Use parasite treatments as prescribed by your vet
Year-round prevention is the best way to keep your cat healthy and worm-free. While there are a lot of over-the-counter deworming products, it is best to consult with your veterinarian before starting any parasite preventative. They will be able to tailor preventative care to specifically to your cat’s needs and lifestyle. For example, a cat that lives outdoors and frequently hunts small prey animals may be more at risk than the indoor-only cat. Very young cats and immunocompromised cats are also more at risk for developing severe symptoms.
The Companion Animal Parasite Council has general deworming and testing guidelines for both kittens and adult cats:
- 4 times per year in kittens until 1 year old
- 2 times per year in adults (depending on risk assessment)
Practice good hygiene and overall home cleanliness
Good hygiene, feces removal, and overall home cleanliness are some of the most important steps you can take to protect your cat. For example, it is estimated that 90% of fleas are found in the environment (house, carpet) and 10% are actually on the pet. Since tapeworms are spread via infected fleas, home cleanliness becomes vital to controlling the spread of the worms and preventing reinfection.
Some worm eggs and larvae can live in the environment even in the harshest of conditions. If infected feces are left in the yard, they can get into the soil and are hard to get rid of. Removing feces immediately from infected animals helps minimize this environmental contamination.
Related article: “My cat has worms – how do I clean my house?”
The exact time to remove worms will depend on several factors including your cat’s health status and quantity of worms. As noted previously, it is possible that some worms can remain despite repeated treatments.
Is it okay to use dewormers as a preventative treatment?
Parasite control is an important part of your cat’s year-round preventative care. Typically your veterinarian will recommend annual (or twice a year depending on risks) fecal testing to help identify and treat any active intestinal parasite infections. There are a variety of oral and topical deworming products available for cats. It is very important to choose a product specifically for cats, as some dog products can be toxic. Always consult with your veterinarian about what fits your cat’s needs best.
Are there any side effects of deworming treatments?

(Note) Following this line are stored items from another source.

### src/rtl/mc_ctrl_pkg.sv
// Shared definitions for the multi-cycle controller: state encodings,
// opcodes, datapath control codes and the funct3 -> ALU helper.
package mc_ctrl_pkg;

   // FSM state encodings; the values are visible on the state port.
   typedef enum logic [2:0] {
      S_FETCH  = 3'd0,
      S_DECODE = 3'd1,
      S_EXEC   = 3'd2,
      S_MEM    = 3'd3,
      S_WB     = 3'd4,
      S_HALT   = 3'd7
   } state_t;

   // Supported opcodes.
   localparam logic [6:0] OP_R   = 7'b0110011;
   localparam logic [6:0] OP_I   = 7'b0010011;
   localparam logic [6:0] OP_LW  = 7'b0000011;
   localparam logic [6:0] OP_SW  = 7'b0100011;
   localparam logic [6:0] OP_BEQ = 7'b1100011;
   localparam logic [6:0] OP_JAL = 7'b1101111;

   localparam logic [6:0] F7_ZERO = 7'b0000000;
   localparam logic [6:0] F7_SUB  = 7'b0100000;

   typedef enum logic [2:0] {
      ALU_AND = 3'b000,
      ALU_OR  = 3'b001,
      ALU_ADD = 3'b010,
      ALU_XOR = 3'b011,
      ALU_SRL = 3'b101,
      ALU_SUB = 3'b110,
      ALU_SLT = 3'b111
   } alu_ctrl_t;

   typedef enum logic [1:0] {
      IMM_I = 2'b00,
      IMM_S = 2'b01,
      IMM_B = 2'b10,
      IMM_J = 2'b11
   } imm_sel_t;

   typedef enum logic [1:0] {
      WB_ALU = 2'b00,
      WB_MEM = 2'b01,
      WB_PC4 = 2'b10
   } mem_to_reg_t;

   typedef enum logic [2:0] {
      CLS_R, CLS_I, CLS_LW, CLS_SW, CLS_BEQ, CLS_JAL, CLS_ILL
   } inst_class_t;

   // Every control output the FSM drives, bundled so reset can zero them at once.
   typedef struct packed {
      logic        mem_req;
      logic        mem_we;
      logic        mem_sel_data;
      logic        ir_we;
      logic        pc_we;
      logic        alu_src_b;
      logic        jump;
      logic        branch;
      logic        reg_write;
      mem_to_reg_t mem_to_reg;
      alu_ctrl_t   alu_ctrl;
      imm_sel_t    imm_sel;
   } ctrl_t;

   // funct3 values shared by the R and I-ALU groups that we implement.
   function automatic logic f3_alu_ok(input logic [2:0] f3);
      return f3 inside {3'b000, 3'b010, 3'b100, 3'b101, 3'b110, 3'b111};
   endfunction

   function automatic alu_ctrl_t f3_to_alu(input logic [2:0] f3);
      case (f3)
         3'b000:  return ALU_ADD;
         3'b010:  return ALU_SLT;
         3'b100:  return ALU_XOR;
         3'b101:  return ALU_SRL;
         3'b110:  return ALU_OR;
         default: return ALU_AND;
      endcase
   endfunction

endpackage

### src/rtl/mc_ctrl_decode.sv
// Combinational instruction decode: classifies the instruction word and
// produces its ALU operation and immediate format.
module mc_ctrl_decode
   import mc_ctrl_pkg::*;
(
   input  logic [31:0] inst,
   output inst_class_t inst_class,
   output alu_ctrl_t   alu_ctrl,
   output imm_sel_t    imm_sel,
   output logic        illegal
);

   logic [6:0] opcode;
   logic [2:0] funct3;
   logic [6:0] funct7;

   assign opcode = inst[6:0];
   assign funct3 = inst[14:12];
   assign funct7 = inst[31:25];

   // Register and immediate fields are the datapath's business, not ours.
   logic unused_fields;
   assign unused_fields = ^{inst[24:15], inst[11:7]};

   // Class, ALU operation and immediate format from opcode/funct fields.
   always_comb begin
      // NOTE: every output gets a default first so no path can infer a latch.
      inst_class = CLS_ILL;
      alu_ctrl   = ALU_AND;
      imm_sel    = IMM_I;
      case (opcode)
         OP_R: begin
            if (funct7 == F7_ZERO && f3_alu_ok(funct3)) begin
               inst_class = CLS_R;
               alu_ctrl   = f3_to_alu(funct3);
            end else if (funct7 == F7_SUB && funct3 == 3'b000) begin
               inst_class = CLS_R;
               alu_ctrl   = ALU_SUB;
            end
         end
         OP_I: begin
            // Shift-right is only legal as the logical form (funct7 clear).
            if (f3_alu_ok(funct3) && (funct3 != 3'b101 || funct7 == F7_ZERO)) begin
               inst_class = CLS_I;
               alu_ctrl   = f3_to_alu(funct3);
            end
         end
         OP_LW: begin
            inst_class = CLS_LW;
            alu_ctrl   = ALU_ADD;
         end
         OP_SW: begin
            inst_class = CLS_SW;
            alu_ctrl   = ALU_ADD;
            imm_sel    = IMM_S;
         end
         OP_BEQ: begin
            inst_class = CLS_BEQ;
            alu_ctrl   = ALU_SUB;
            imm_sel    = IMM_B;
         end
         OP_JAL: begin
            inst_class = CLS_JAL;
            imm_sel    = IMM_J;
         end
         default: ;
      endcase
   end

   assign illegal = (inst_class == CLS_ILL);

endmodule

### src/rtl/mc_ctrl.sv
// Multi-cycle RV32 subset controller: FSM, memory-wait timeout and sticky
// error/halt flags. Define MC_CTRL_ILLEGAL_TRAP_EN to halt on illegal
// instructions; otherwise they retire as NOPs.
module mc_ctrl
   import mc_ctrl_pkg::*;
#(
   parameter int unsigned WAIT_LIMIT = 16
)(
   input  logic        clk,
   input  logic        rst,
   input  logic [31:0] inst,
   input  logic        mem_ack,
   output logic        mem_req,
   output logic        mem_we,
   output logic        mem_sel_data,
   output logic        ir_we,
   output logic        pc_we,
   output logic        ALUSrc_B,
   output logic        Jump,
   output logic        Branch,
   output logic        RegWrite,
   output logic [1:0]  MemtoReg,
   output logic [2:0]  ALU_Control,
   output logic [1:0]  ImmSel,
   output logic [2:0]  state,
   output logic        bus_err,
   output logic        halted
);

   localparam int CW = (WAIT_LIMIT > 2) ? $clog2(WAIT_LIMIT) : 1;
   // Counter value seen during the last cycle we are willing to wait.
   localparam logic [CW-1:0] LAST = CW'((WAIT_LIMIT == 0) ? 0 : WAIT_LIMIT - 1);

   state_t        state_q, state_d;
   logic [CW-1:0] wait_q, wait_d;
   logic          bus_err_q, bus_err_d;
   logic          halted_q, halted_d;
   ctrl_t         ctrl, ctrl_out;
   logic          timeout;
   logic          exec_src_b;

   inst_class_t   dec_class;
   alu_ctrl_t     dec_alu;
   imm_sel_t      dec_imm;
   logic          dec_illegal;

   mc_ctrl_decode u_decode (
      .inst       (inst),
      .inst_class (dec_class),
      .alu_ctrl   (dec_alu),
      .imm_sel    (dec_imm),
      .illegal    (dec_illegal)
   );

   // Second ALU operand is the immediate for I-ALU, loads and stores.
   assign exec_src_b = (dec_class == CLS_I) || (dec_class == CLS_LW) || (dec_class == CLS_SW);

   // An un-acked cycle at the limit ends the wait; an ack in that cycle still wins.
   assign timeout = (WAIT_LIMIT != 0) && !mem_ack && (wait_q == LAST);

   // Next-state and control outputs for the current state.
   always_comb begin
      ctrl      = '0;
      state_d   = state_q;
      bus_err_d = bus_err_q;
      halted_d  = halted_q;
      case (state_q)
         S_FETCH: begin
            ctrl.mem_req = 1'b1;
            if (mem_ack) begin
               ctrl.ir_we = 1'b1;
               state_d    = S_DECODE;
            end else if (timeout) begin
               bus_err_d = 1'b1;
               halted_d  = 1'b1;
               state_d   = S_HALT;
            end
         end
         S_DECODE: begin
            if (dec_illegal) begin
`ifdef MC_CTRL_ILLEGAL_TRAP_EN
               halted_d = 1'b1;
               state_d  = S_HALT;
`else
               ctrl.pc_we = 1'b1;
               state_d    = S_FETCH;
`endif
            end else begin
               state_d = S_EXEC;
            end
         end
         S_EXEC: begin
            ctrl.alu_ctrl  = dec_alu;
            ctrl.imm_sel   = dec_imm;
            ctrl.alu_src_b = exec_src_b;
            case (dec_class)
               CLS_R, CLS_I:   state_d = S_WB;
               CLS_LW, CLS_SW: state_d = S_MEM;
               CLS_BEQ: begin
                  ctrl.branch = 1'b1;
                  ctrl.pc_we  = 1'b1;
                  state_d     = S_FETCH;
               end
               CLS_JAL: begin
                  ctrl.jump       = 1'b1;
                  ctrl.reg_write  = 1'b1;
                  ctrl.mem_to_reg = WB_PC4;
                  ctrl.pc_we      = 1'b1;
                  state_d         = S_FETCH;
               end
               // inst is held stable, so an illegal word never gets here.
               default: state_d = S_FETCH;
            endcase
         end
         S_MEM: begin
            ctrl.alu_ctrl     = dec_alu;
            ctrl.imm_sel      = dec_imm;
            ctrl.alu_src_b    = exec_src_b;
            ctrl.mem_req      = 1'b1;
            ctrl.mem_sel_data = 1'b1;
            ctrl.mem_we       = (dec_class == CLS_SW);
            if (mem_ack) begin
               ctrl.pc_we = 1'b1;
               if (dec_class == CLS_LW) begin
                  ctrl.reg_write  = 1'b1;
                  ctrl.mem_to_reg = WB_MEM;
               end
               state_d = S_FETCH;
            end else if (timeout) begin
               bus_err_d = 1'b1;
               halted_d  = 1'b1;
               state_d   = S_HALT;
            end
         end
         S_WB: begin
            ctrl.alu_ctrl  = dec_alu;
            ctrl.imm_sel   = dec_imm;
            ctrl.alu_src_b = exec_src_b;
            ctrl.reg_write = 1'b1;
            ctrl.pc_we     = 1'b1;
            state_d        = S_FETCH;
         end
         S_HALT: ;
         default: state_d = S_FETCH;
      endcase
   end

   // Wait counter: zero on entry to a waiting state, counts while we stay there.
   always_comb begin
      wait_d = '0;
      if (state_d == state_q && (state_q == S_FETCH || state_q == S_MEM)) begin
         wait_d = (wait_q == '1) ? wait_q : wait_q + CW'(1);
      end
   end

   // State, wait counter and sticky flags.
   always_ff @(posedge clk) begin
      // NOTE: sequential state uses non-blocking assignments so every register
      // samples pre-edge values regardless of statement order.
      if (rst) begin
         state_q   <= S_FETCH;
         wait_q    <= '0;
         bus_err_q <= 1'b0;
         halted_q  <= 1'b0;
      end else begin
         state_q   <= state_d;
         wait_q    <= wait_d;
         bus_err_q <= bus_err_d;
         halted_q  <= halted_d;
      end
   end

   // NOTE: reset gates the outputs combinationally so a coincident mem_ack can
   // never leak a pc_we/RegWrite while rst is high.
   assign ctrl_out = rst ? '0 : ctrl;

   assign mem_req      = ctrl_out.mem_req;
   assign mem_we       = ctrl_out.mem_we;
   assign mem_sel_data = ctrl_out.mem_sel_data;
   assign ir_we        = ctrl_out.ir_we;
   assign pc_we        = ctrl_out.pc_we;
   assign ALUSrc_B     = ctrl_out.alu_src_b;
   assign Jump         = ctrl_out.jump;
   assign Branch       = ctrl_out.branch;
   assign RegWrite     = ctrl_out.reg_write;
   assign MemtoReg     = ctrl_out.mem_to_reg;
   assign ALU_Control  = ctrl_out.alu_ctrl;
   assign ImmSel       = ctrl_out.imm_sel;
   assign state        = rst ? 3'd0 : 3'(state_q);
   assign bus_err      = rst ? 1'b0 : bus_err_q;
   assign halted       = rst ? 1'b0 : halted_q;

endmodule

### config.mk
export PLATFORM = sky130hd
export DESIGN_NAME = mc_ctrl
export DESIGN_NICKNAME = d
export VERILOG_FILES = /design/src/rtl/mc_ctrl_pkg.sv /design/src/rtl/mc_ctrl_decode.sv /design/src/rtl/mc_ctrl.sv
export SDC_FILE = /design/constraint.sdc
export NUM_CORES = 1
export LEC_CHECK = 0
export CORE_MARGIN = 2
export CORE_UTILIZATION = 35
export CTS_CLUSTER_DIAMETER = 200
export DETAILED_ROUTE_END_ITERATION = 8
export PLACE_DENSITY = 0.77
export SLEW_MARGIN = 40
export SYNTH_ARGS = -nofsm -noshare
export SYNTH_HDL_FRONTEND = slang
export SYNTH_HIERARCHICAL = 1
export SYNTH_SLANG_ARGS = --single-unit
### constraint.sdc
create_clock -name clk -period 3.18 [get_ports clk]
set_input_delay 0.636 -clock clk [delete_from_list [all_inputs] [get_ports clk]]
set_output_delay 0.636 -clock clk [all_outputs]
set_load 0.005 [all_outputs]
==> impl_metrics.csv, run 1 <==
group,metric,value,unit
global_route,grt_use_total,25.0,%
drt,drt-total-wl,4040,um
min_path,hp-start,"wait_q[1]$_SDFFE_PP0P_",
floorplanning,die-area,3270,sq um
run,cap_viol_max_count,0,
cells_and_area,diodes,0,
worst_setup_path,setup.worst_path.end_class,"primary output",
pwr,ir_worst_vdd,0.268,mV
run_status,status,"finished with violations",
sta,rsz0062_at_grt,"true",
sta,hold_viol,0,
worst_setup_path,critPathRequiredTime,2.54,ns
worst_setup_path,crit_arrival,2.75,ns
logic_synthesis,ys_types,56,
cells_and_area,final_nets,264,
global_route,grt_first_pass_wirelength,6530,um
drt,vias,1476,
global_route,grt_max_degree,15,
worst_setup_path,timing.rr.start,"wait_q[0]$_SDFFE_PP0P_",
cts,clockBufferDepth,2,
logic_synthesis,synthMuxAreaShare,2.02,%
cts,numCtsBuffers,3,
cts,worstSkewPairLatency,0.25,ns
worst_setup_path,ff2ff_setup_slack,1.44,ns
logic_synthesis,ys_seq_area_share,16.2,%
worst_setup_path,crit_fanout,3,
placed_design,hpwl,2650,um
logic_synthesis,ys_warn_count,6,
placed_design,gp_congestion,0.911,
cts,cts_sinks,8,
logic_synthesis,synth.avg_cell_area,7.12,sq um
logic_synthesis,synth-edff-count,0,
placed_design,place_ws,-0.915,ns
floorplanning,core-area,2710,sq um
logic_synthesis,synth_xor_area_share,0.885,%
sta,timing.fmax,295,MHz
cts,cts_root_buf,"clkbuf_4",
pwr,p_leak,0.809,nW
sta,slew_violations,0,
drt,first_iter_violations,52,
global_route,grt_pass1_vias,1528,
floorplanning,die_h,57.2,um
logic_synthesis,synthTopCellsByArea,"dfxtp_1, nor3_1, nand2_1",
sta,relSlewSlack,68.1,%
sta,worst_slew_pin_slew,0.478,ns
worst_setup_path,worstReg2RegEnd,"state_q[1]$_SDFF_PP0_",
sta,setup_viol,6,
logic_synthesis,yosys_register_bits,8,
logic_synthesis,async_flop_share,0,%
cells_and_area,layout-drive-gt1-share,44.7,%
logic_synthesis,netlist_area,990,sq um
logic_synthesis,syn_nets,175,
placed_design,portBuffers,40,
sta,fin_crit_sh,107,%
min_path,worstHoldEndpoint,"wait_q[1]$_SDFFE_PP0P_",
logic_synthesis,synth_top_family_by_area,"simple AND/OR/NAND/NOR gates",
logic_synthesis,yosysTopAreaCellShare,16.2,%
pwr,power.density,157,nW/um^2
cts,hold_buffers,0,
logic_synthesis,netlist_instances,139,
cells_and_area,stdcell_count,257,
worst_setup_path,cp-start-kind,"input port",
sta,fin_ws,-0.211,ns
cts,cts.clk_slew.worst_paths,0.05,ns
logic_synthesis,synth-compound-area-share,28.1,%
global_route,grt_overflow_total,0,
logic_synthesis,yosys.area_share.simple,46.9,%
cells_and_area,area_growth,89.1,%
worst_setup_path,ff2ff_path_depth,5,
logic_synthesis,synth_adder_area_share,1.26,%
cts,cts_tree,"yes",
floorplanning,io_pins,56,
min_path,min_path_type,"flop to flop",
sta,fin_crit,3.39,ns
floorplanning,die_w,57.2,um
cts,htree_levels,1,
placed_design,placed_cells,239,
drt,drcViolationCount,0,
min_path,hold_path_depth,2,
logic_synthesis,synth_ff_type,"dfxtp_1",
drt,vias_per_cell,5.74,
floorplanning,rows,19,
sta,clock_skew,0.00440,ns
drt,wl_per_cell,15.7,um
drt,first_pass_iters,4,
global_route,antenna_found_initial,0,
logic_synthesis,synthTopCellsByCount,"nand2_1, nor2_1, nor3_1",
run_status,violations,"setup timing",
floorplanning,start_util,36.5,%
logic_synthesis,yosys.area.top_type,"dfxtp_1",
drt,ant_nets,0,
worst_setup_path,critical_path_class,"input port to primary output",
-- area by class of cell --
type                    instances  area (sq um)
multi-input cells             122           915
fillers                       212           838
repair buffers                 89           721
flip-flops and latches          8           160
well taps                      31          38.8
clock buffers                   3          22.5
inverters                       4          15.0
-- state kept, by name, indices dropped and copies added, names as in the netlist --
register,cells
halted_q,1
wait_q,4
state_q,3
-- power by group --
group	total, mW	internal, mW	switching, mW
combinational	0.110	0.0574	0.0526
sequential	0.108	0.103	0.00495
clock	0.0765	0.0431	0.0334
total	0.294	0.203	0.0910
-- cells by family (layout without fill, tap and decap cells) --
group | Yosys count | count (layout)
buffers and inverters | 9 | 96
xor gates and xnor gates | 1 | 1
AOI/OAI and AO/OA | 40 | 40
and+or+nand+nor | 78 | 78
DFF | 8 | 8
adders and majority gates | 1 | 1
muxes | 2 | 2
-- worst max-delay path, cell delays in order --
cell	delay, ns
buf_6	0.09
or4_4	0.53
nor3_4	0.17
a211o_2	0.20
o21ai_2	0.07
or4b_4	0.49
or2_0	0.22
a21boi_1	0.20
buf_2	0.15
-- worst max path at each step --
stage,cells after the start,from,end
2_1_floorplan,7,inst[26],RegWrite
3_3_place_gp,10,inst[0],RegWrite
3_5_place_dp,9,inst[26],RegWrite
4_1_cts,9,inst[27],RegWrite
5_1_grt,9,inst[27],RegWrite
6_report,9,inst[27],RegWrite
-- cell usage in the layout (no fill, tap or decap), drive strengths merged, types with 3 or more instances in the layout --
| master | synthesis | final |
|---|---|---|
| clkbuf | 1 | 6 |
| dfxtp | 8 | 8 |
| buf | 4 | 61 |
| nor3 | 12 | 12 |
| a31oi | 3 | 3 |
| and2 | 7 | 7 |
| nand2 | 14 | 14 |
| o21ai | 10 | 10 |
| nor2b | 5 | 5 |
| and3 | 4 | 4 |
| dlygate4sd2 | 0 | 8 |
| clkdlybuf4s50 | 0 | 14 |
| nor2 | 14 | 14 |
| inv | 4 | 4 |
| nand3b | 3 | 3 |
| a21o | 4 | 4 |
| nand2b | 3 | 3 |
| a21oi | 9 | 9 |
| clkdlybuf4s15 | 0 | 3 |
-- what timing repair did --
item / CTS / global route
endpoints found under the hold margin: 0 / 0
endpoints found under the setup margin: 11 / 10
setup buffers: 16 / 5
resized for setup: 93 / 13
pin swaps: 24 / 17
-- routing by layer --
metal  track usage [%]  share of wire, %  vias to the layer above
met1              29.2                40                      699
met3              6.12               6.5                       10
met2              44.8                51                       69
met4              7.97               2.7                        0
li1                  -                 -                      698
met5                 0                 0                        -
-- metrics by stage --
stage,setup TNS [ns],hold WS (ns),power (mW),util (%),cell area (sq um)
2_1_floorplan,0,0.512,0.143,-,990
3_5_place_dp,-8.12,0.548,0.208,61.0,1650
5_1_grt,-1.39,0.608,0.310,69.1,1870
6_report,-0.801,0.559,0.294,69.1,1870
3_3_place_gp,-7.58,0.534,0.205,61.0,1650
4_1_cts,-0.738,0.555,0.292,68.2,1850
Note: power is estimated with default switching activity, not from simulation.
==> inputs of run 2 (changes only) <==
CTS_CLUSTER_DIAMETER = unset   (was 200)
SETUP_SLACK_MARGIN = 0.5   (was unset)
==> run 2 against run 1 <==
Effect of this change: the flow still finishes with violations (setup timing); via count grew 5.6%; clock-buffer cell count is the same; die area is the same; total power grew 4.3%; sequential cell count is the same; combinational power grew 10%; maximum frequency shrank 2.4%; largest power group unchanged; cell count grew 2.7%; sequential power is essentially flat; setup slack lost 0.084 ns; utilization grew 4.8 points.
==> impl_metrics.csv, run 2 (synthesized netlist as in run 1, its figures left out) <==
group,metric,value,unit
sta,setup_viol,9,
cells_and_area,final_common_cell,"buf_4",
drt,first_iter_violations,60,
floorplanning,die-area,3270,sq um
worst_setup_path,cp-start-kind,"input port",
cells_and_area,diodes,0,
cells_and_area,multi_input_area,960,sq um
drt,drcViolationCount,0,
cells_and_area,area_growth,102,%
worst_setup_path,worstReg2RegEnd,"state_q[1]$_SDFF_PP0_",
cts,clockBufferDepth,2,
cts,cts.clk_slew.worst_paths,0.05,ns
global_route,grt_first_pass_wirelength,6160,um
floorplanning,die_w,57.2,um
drt,vias_per_cell,5.91,
worst_setup_path,crit_fanout,2,
sta,worst_slew_pin_slew,0.496,ns
cells_and_area,final_nets,271,
sta,hold_viol,0,
placed_design,hpwl,2570,um
sta,timing.fmax,288,MHz
worst_setup_path,critical_path_class,"input port to primary output",
worst_setup_path,ff2ff_setup_slack,1.46,ns
cts,numCtsBuffers,3,
worst_setup_path,ff2ff_path_depth,4,
drt,drt-total-wl,4520,um
min_path,hold_path_depth,2,
cells_and_area,regArea,160,sq um
sta,relSlewSlack,66.9,%
global_route,grt_pass1_vias,1397,
run_status,violations,"setup timing",
drt,wl_per_cell,17.1,um
worst_setup_path,timing.rr.start,"state_q[0]$_SDFF_PP0_",
pwr,p_leak,0.893,nW
sta,slew_violations,0,
cts,cts_root_buf,"clkbuf_4",
drt,first_pass_iters,4,
global_route,grt_use_total,23.2,%
pwr,power.density,153,nW/um^2
cells_and_area,layout_common_cells,"buf_4, buf_2, buf_6",
placed_design,gp_congestion,0.905,
min_path,worstHoldEndpoint,"wait_q[1]$_SDFFE_PP0P_",
sta,rsz0062_at_grt,"true",
floorplanning,die_h,57.2,um
sta,fin_ws,-0.295,ns
cells_and_area,layout-drive-gt1-share,48.9,%
worst_setup_path,crit_arrival,2.84,ns
global_route,grt_overflow_total,0,
floorplanning,core-area,2710,sq um
run_status,status,"finished with violations",
global_route,antenna_found_initial,0,
cts,htree_levels,1,
min_path,hp-start,"wait_q[1]$_SDFFE_PP0P_",
cells_and_area,stdcell_count,264,
sta,clock_skew,0.00357,ns
cts,cts_sinks,8,
placed_design,place_ws,-0.857,ns
cells_and_area,regMostFlops,"wait_q",
cells_and_area,largest_reg_flops,4,
placed_design,placed_cells,242,
worst_setup_path,setup.worst_path.end_class,"primary output",
min_path,min_path_type,"flop to flop",
worst_setup_path,critPathRequiredTime,2.54,ns
global_route,grt_max_degree,15,
sta,fin_crit,3.47,ns
run,cap_viol_max_count,0,
cells_and_area,finalInstanceArea,2000,sq um
floorplanning,rows,19,
drt,ant_nets,0,
cts,worstSkewPairLatency,0.25,ns
drt,vias,1559,
placed_design,portBuffers,40,
cells_and_area,top_regs,"wait_q: 4 flops, state_q: 3 flops, halted_q: 1 flops",
floorplanning,start_util,36.5,%
floorplanning,io_pins,56,
sta,fin_crit_sh,109,%
cells_and_area,num-fill-cells,200,
placed_design,dpl-instance-area,1690,sq um
pwr,ir_worst_vdd,0.214,mV
cts,cts_tree,"yes",
## run 2: changes by cell type in the layout (fill, tap and decap cells not counted), moves of 2 or more
cell,delta
buf_6,+6
clkdlybuf4s50_1,-5
buf_2,+4
buf_12,+2
buf_4,-2
dlymetal6s2s_1,+2
## run 2: layer usage
layer  track usage, %  part of all wire (%)  vias up
li1                 -                     -      714
met5                0                     0        -
met4             6.64                   4.4        0
met1             26.7                    38      749
met3             4.76                   5.7       22
met2             42.9                    52       74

Deworming products are typically very safe when used appropriately. While uncommon, some side effects include vomiting, diarrhea, and some loss of appetite. You may also see itching or hair loss at the site if topical treatment is used. Symptoms often occur in the first 24 hours after administering the dewormer. Always check in with your vet if your cat is not feeling well and you have recently given them a deworming product.